WHAT IS BEING ASKED: The lines below starting at the line containing "bytes before executing" and ending at the line containing "mask_word[2:0]; // RULE17" are to be repeated exactly, with both ends kept and nothing else added.

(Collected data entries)
+ + + + + + +

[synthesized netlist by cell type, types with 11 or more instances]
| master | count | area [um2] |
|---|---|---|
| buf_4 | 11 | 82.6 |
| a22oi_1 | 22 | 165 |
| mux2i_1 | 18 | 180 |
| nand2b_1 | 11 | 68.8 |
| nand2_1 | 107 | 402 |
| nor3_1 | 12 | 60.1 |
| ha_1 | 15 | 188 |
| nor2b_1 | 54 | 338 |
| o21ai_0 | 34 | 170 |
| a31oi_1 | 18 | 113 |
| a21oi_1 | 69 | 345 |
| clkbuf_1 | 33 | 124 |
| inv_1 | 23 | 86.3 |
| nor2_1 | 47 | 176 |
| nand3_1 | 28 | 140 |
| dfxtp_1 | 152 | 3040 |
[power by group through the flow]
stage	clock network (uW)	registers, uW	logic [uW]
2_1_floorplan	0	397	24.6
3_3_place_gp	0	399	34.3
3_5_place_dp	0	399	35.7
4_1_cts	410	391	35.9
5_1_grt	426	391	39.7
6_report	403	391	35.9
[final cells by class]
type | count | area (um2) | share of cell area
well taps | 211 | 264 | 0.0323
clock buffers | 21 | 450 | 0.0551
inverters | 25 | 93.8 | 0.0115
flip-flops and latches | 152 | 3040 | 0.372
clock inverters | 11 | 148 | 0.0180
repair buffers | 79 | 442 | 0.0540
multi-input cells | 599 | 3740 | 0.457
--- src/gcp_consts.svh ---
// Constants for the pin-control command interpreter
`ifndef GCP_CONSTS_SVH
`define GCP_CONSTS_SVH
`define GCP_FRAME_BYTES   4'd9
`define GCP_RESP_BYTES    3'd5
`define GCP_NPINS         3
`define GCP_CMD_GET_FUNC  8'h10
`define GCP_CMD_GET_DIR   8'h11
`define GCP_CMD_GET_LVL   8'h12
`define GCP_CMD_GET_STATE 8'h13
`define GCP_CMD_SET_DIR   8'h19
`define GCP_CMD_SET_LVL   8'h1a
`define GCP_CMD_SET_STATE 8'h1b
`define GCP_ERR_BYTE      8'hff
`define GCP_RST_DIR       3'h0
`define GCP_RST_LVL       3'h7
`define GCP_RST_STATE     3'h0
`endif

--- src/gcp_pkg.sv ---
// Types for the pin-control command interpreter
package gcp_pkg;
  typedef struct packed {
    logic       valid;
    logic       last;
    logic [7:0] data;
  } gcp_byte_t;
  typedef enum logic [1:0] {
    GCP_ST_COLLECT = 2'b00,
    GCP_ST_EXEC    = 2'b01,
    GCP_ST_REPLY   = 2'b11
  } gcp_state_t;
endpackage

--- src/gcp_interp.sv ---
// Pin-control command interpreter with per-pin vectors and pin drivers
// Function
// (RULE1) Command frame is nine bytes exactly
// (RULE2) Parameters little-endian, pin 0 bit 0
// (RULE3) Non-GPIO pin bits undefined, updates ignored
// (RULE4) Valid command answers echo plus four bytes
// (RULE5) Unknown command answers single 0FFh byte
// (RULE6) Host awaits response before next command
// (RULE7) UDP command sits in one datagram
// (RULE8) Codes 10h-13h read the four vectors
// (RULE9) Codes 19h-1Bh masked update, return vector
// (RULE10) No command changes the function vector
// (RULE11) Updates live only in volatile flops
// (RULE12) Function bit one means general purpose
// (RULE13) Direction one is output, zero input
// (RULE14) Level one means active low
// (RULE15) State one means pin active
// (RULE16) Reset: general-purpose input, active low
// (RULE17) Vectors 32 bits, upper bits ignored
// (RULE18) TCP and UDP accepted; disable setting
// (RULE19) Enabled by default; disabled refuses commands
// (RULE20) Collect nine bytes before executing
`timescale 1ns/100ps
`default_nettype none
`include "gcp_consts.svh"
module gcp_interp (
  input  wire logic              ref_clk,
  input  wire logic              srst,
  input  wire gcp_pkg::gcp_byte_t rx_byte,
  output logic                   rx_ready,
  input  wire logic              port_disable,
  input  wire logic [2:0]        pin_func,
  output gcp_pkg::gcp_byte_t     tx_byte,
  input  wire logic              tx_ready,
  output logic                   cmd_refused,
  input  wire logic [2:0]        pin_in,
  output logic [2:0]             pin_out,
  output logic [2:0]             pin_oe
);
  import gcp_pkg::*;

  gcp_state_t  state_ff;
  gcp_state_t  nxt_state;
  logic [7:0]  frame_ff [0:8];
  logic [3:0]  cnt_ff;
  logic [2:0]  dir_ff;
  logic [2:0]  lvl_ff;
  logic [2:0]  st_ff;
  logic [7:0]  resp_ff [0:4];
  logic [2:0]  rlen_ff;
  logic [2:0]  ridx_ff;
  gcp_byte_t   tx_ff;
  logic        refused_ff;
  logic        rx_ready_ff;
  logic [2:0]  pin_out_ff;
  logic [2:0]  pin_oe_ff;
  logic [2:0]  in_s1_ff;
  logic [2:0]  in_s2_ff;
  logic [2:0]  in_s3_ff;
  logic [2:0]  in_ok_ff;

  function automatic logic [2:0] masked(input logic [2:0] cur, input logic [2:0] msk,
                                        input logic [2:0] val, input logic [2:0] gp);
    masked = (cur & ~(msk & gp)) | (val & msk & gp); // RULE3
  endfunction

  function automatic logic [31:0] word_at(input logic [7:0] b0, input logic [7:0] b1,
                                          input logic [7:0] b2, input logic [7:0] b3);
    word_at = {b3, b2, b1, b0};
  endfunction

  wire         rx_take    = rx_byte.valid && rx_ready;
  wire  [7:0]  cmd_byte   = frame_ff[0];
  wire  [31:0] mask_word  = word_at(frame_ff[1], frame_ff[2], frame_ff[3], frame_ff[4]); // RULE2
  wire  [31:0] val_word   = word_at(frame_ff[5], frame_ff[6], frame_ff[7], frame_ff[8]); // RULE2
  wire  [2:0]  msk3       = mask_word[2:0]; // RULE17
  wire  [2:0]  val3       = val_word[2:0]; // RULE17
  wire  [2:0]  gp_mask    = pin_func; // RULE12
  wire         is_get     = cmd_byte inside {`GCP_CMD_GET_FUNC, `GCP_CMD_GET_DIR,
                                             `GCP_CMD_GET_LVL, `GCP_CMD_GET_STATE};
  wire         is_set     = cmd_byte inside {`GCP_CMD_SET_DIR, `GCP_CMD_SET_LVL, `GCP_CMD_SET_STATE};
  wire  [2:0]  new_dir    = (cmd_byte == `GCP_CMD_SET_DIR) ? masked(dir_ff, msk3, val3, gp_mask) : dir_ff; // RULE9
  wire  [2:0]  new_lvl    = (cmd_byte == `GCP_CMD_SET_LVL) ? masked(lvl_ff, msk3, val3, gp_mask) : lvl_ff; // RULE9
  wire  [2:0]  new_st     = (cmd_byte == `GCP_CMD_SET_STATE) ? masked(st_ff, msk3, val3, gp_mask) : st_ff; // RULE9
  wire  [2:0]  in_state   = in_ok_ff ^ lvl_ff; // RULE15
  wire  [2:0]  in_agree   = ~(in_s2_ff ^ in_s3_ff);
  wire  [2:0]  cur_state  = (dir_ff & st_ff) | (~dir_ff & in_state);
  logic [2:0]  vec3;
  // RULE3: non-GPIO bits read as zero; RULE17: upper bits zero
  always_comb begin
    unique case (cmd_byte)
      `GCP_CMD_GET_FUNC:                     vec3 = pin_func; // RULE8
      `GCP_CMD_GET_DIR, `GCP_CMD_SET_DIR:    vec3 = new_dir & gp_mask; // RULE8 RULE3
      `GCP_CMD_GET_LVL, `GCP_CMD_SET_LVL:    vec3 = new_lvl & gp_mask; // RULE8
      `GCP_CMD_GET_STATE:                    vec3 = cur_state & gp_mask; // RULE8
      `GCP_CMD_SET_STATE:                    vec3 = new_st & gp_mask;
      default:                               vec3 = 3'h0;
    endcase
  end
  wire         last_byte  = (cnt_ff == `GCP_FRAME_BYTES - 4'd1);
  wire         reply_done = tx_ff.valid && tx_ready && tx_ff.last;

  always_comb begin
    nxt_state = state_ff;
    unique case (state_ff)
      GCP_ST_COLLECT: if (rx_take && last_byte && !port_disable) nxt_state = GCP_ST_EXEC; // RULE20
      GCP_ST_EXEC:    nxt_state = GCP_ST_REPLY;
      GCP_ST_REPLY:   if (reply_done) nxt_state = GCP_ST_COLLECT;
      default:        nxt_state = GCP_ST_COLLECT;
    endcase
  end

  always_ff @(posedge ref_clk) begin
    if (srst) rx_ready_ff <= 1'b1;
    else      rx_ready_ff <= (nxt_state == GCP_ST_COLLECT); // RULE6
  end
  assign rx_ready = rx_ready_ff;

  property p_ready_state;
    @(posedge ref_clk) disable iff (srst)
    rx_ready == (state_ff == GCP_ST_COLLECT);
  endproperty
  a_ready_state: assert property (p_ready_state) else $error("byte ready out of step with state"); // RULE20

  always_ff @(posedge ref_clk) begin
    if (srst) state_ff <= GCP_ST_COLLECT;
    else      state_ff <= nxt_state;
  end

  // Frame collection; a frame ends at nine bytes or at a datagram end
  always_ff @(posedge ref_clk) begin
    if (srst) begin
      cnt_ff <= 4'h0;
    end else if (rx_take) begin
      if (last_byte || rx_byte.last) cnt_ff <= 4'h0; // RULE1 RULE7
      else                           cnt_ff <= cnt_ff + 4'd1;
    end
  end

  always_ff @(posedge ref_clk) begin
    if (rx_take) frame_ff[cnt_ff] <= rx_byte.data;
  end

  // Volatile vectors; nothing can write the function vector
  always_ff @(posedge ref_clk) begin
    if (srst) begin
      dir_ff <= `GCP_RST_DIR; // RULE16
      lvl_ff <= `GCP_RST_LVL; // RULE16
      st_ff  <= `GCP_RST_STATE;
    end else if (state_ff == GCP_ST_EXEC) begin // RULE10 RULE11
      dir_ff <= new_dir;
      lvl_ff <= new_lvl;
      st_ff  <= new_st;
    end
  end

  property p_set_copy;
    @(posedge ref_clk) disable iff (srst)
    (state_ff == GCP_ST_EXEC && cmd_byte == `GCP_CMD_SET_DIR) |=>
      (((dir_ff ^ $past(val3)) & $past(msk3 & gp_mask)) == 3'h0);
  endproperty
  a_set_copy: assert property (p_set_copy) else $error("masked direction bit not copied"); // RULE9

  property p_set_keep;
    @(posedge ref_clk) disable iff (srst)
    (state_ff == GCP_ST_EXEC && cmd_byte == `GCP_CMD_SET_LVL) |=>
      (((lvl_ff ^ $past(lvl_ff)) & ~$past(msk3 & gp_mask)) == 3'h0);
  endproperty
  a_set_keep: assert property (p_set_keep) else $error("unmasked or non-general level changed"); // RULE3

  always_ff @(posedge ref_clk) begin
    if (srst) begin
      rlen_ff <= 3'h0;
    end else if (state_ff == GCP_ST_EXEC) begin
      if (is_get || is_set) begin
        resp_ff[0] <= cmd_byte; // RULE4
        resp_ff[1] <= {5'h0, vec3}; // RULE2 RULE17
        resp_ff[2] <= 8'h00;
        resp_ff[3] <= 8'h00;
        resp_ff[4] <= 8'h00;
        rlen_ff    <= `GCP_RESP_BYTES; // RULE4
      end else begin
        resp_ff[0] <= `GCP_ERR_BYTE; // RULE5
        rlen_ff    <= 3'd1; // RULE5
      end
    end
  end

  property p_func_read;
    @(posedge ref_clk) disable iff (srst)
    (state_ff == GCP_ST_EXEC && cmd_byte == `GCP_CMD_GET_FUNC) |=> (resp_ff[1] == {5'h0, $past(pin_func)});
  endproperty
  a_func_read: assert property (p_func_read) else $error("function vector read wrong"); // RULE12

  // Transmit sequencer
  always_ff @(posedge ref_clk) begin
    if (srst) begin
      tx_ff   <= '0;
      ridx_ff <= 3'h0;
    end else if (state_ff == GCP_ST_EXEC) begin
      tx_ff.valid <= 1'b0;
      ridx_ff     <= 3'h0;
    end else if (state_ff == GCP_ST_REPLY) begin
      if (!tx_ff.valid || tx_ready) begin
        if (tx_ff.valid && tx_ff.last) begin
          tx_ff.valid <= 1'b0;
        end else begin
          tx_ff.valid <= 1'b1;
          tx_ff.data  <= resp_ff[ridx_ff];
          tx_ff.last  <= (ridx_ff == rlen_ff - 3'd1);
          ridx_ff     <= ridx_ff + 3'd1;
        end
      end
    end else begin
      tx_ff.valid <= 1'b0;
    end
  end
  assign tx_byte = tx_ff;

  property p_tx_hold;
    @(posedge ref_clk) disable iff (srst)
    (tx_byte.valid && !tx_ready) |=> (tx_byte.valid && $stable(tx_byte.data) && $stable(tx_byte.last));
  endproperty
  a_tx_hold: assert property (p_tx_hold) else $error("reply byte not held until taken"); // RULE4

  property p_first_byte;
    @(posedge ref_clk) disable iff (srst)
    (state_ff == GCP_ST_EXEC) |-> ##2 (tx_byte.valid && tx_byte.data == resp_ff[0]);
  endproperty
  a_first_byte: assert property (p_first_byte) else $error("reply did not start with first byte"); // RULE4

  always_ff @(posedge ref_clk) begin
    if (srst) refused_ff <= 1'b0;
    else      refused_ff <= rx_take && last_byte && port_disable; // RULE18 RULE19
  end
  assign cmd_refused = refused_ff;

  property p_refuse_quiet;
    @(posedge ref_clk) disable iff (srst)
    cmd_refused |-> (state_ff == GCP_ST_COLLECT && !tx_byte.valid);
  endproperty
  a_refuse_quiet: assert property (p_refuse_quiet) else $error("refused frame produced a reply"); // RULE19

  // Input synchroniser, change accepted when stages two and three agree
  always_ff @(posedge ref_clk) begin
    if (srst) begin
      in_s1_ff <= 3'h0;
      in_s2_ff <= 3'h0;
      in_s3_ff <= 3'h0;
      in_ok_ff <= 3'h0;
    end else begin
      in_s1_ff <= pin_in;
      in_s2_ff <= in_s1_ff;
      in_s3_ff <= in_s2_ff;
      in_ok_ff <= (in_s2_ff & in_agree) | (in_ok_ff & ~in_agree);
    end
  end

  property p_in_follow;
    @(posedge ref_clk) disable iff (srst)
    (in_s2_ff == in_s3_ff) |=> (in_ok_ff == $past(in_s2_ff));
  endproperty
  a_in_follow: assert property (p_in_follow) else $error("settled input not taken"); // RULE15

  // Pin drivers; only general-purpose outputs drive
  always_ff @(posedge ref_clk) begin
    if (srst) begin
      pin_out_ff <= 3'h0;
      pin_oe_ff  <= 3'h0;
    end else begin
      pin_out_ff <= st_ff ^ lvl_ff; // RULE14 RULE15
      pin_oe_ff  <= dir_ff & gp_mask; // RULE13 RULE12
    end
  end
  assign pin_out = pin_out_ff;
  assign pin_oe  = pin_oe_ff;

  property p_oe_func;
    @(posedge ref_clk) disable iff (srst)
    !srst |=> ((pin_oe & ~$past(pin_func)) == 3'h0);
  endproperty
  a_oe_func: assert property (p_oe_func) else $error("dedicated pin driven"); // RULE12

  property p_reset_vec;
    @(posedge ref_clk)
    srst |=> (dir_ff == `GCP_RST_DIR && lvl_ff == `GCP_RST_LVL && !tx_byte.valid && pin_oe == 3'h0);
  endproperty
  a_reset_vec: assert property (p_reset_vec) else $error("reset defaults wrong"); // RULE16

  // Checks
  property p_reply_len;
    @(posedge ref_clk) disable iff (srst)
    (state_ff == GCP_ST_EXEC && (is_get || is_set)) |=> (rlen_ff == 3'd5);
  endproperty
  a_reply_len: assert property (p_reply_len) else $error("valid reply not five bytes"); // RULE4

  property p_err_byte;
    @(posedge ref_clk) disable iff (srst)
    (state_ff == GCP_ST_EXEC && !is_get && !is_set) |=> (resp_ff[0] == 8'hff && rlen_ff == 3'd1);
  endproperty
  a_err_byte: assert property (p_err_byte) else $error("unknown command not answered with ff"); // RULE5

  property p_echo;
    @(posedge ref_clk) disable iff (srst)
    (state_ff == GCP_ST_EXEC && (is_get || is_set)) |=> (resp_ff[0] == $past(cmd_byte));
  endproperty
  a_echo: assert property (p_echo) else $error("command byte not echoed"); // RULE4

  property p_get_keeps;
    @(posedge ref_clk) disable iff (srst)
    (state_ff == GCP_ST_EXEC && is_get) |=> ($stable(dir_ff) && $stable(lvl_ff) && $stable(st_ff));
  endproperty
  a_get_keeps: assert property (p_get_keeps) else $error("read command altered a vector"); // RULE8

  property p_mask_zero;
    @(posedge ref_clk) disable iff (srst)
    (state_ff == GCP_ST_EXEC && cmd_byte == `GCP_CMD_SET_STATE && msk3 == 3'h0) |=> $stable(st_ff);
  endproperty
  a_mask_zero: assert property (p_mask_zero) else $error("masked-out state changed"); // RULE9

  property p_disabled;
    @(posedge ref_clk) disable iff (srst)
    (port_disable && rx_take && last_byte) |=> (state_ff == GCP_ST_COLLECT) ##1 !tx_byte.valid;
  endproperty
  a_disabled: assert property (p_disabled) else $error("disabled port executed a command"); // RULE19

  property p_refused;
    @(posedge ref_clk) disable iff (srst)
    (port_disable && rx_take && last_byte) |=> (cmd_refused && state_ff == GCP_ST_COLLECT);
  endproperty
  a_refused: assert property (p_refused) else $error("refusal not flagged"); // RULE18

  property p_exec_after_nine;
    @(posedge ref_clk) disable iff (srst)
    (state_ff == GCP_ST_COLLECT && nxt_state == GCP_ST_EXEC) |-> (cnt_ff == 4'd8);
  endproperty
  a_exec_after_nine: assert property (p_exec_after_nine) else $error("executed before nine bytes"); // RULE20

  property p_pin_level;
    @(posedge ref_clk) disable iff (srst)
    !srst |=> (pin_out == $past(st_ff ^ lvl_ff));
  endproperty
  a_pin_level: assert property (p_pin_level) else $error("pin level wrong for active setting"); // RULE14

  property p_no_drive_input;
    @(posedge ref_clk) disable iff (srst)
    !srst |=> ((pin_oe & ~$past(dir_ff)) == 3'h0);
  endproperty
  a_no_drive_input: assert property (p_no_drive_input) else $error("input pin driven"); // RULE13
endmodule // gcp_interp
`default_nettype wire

+ + + + + + +

SOLUTION FOR THIS EXERCISE:
// (RULE20) Collect nine bytes before executing
`timescale 1ns/100ps
`default_nettype none
`include "gcp_consts.svh"
module gcp_interp (
  input  wire logic              ref_clk,
  input  wire logic              srst,
  input  wire gcp_pkg::gcp_byte_t rx_byte,
  output logic                   rx_ready,
  input  wire logic              port_disable,
  input  wire logic [2:0]        pin_func,
  output gcp_pkg::gcp_byte_t     tx_byte,
  input  wire logic              tx_ready,
  output logic                   cmd_refused,
  input  wire logic [2:0]        pin_in,
  output logic [2:0]             pin_out,
  output logic [2:0]             pin_oe
);
  import gcp_pkg::*;

  gcp_state_t  state_ff;
  gcp_state_t  nxt_state;
  logic [7:0]  frame_ff [0:8];
  logic [3:0]  cnt_ff;
  logic [2:0]  dir_ff;
  logic [2:0]  lvl_ff;
  logic [2:0]  st_ff;
  logic [7:0]  resp_ff [0:4];
  logic [2:0]  rlen_ff;
  logic [2:0]  ridx_ff;
  gcp_byte_t   tx_ff;
  logic        refused_ff;
  logic        rx_ready_ff;
  logic [2:0]  pin_out_ff;
  logic [2:0]  pin_oe_ff;
  logic [2:0]  in_s1_ff;
  logic [2:0]  in_s2_ff;
  logic [2:0]  in_s3_ff;
  logic [2:0]  in_ok_ff;

  function automatic logic [2:0] masked(input logic [2:0] cur, input logic [2:0] msk,
                                        input logic [2:0] val, input logic [2:0] gp);
    masked = (cur & ~(msk & gp)) | (val & msk & gp); // RULE3
  endfunction

  function automatic logic [31:0] word_at(input logic [7:0] b0, input logic [7:0] b1,
                                          input logic [7:0] b2, input logic [7:0] b3);
    word_at = {b3, b2, b1, b0};
  endfunction

  wire         rx_take    = rx_byte.valid && rx_ready;
  wire  [7:0]  cmd_byte   = frame_ff[0];
  wire  [31:0] mask_word  = word_at(frame_ff[1], frame_ff[2], frame_ff[3], frame_ff[4]); // RULE2
  wire  [31:0] val_word   = word_at(frame_ff[5], frame_ff[6], frame_ff[7], frame_ff[8]); // RULE2
  wire  [2:0]  msk3       = mask_word[2:0]; // RULE17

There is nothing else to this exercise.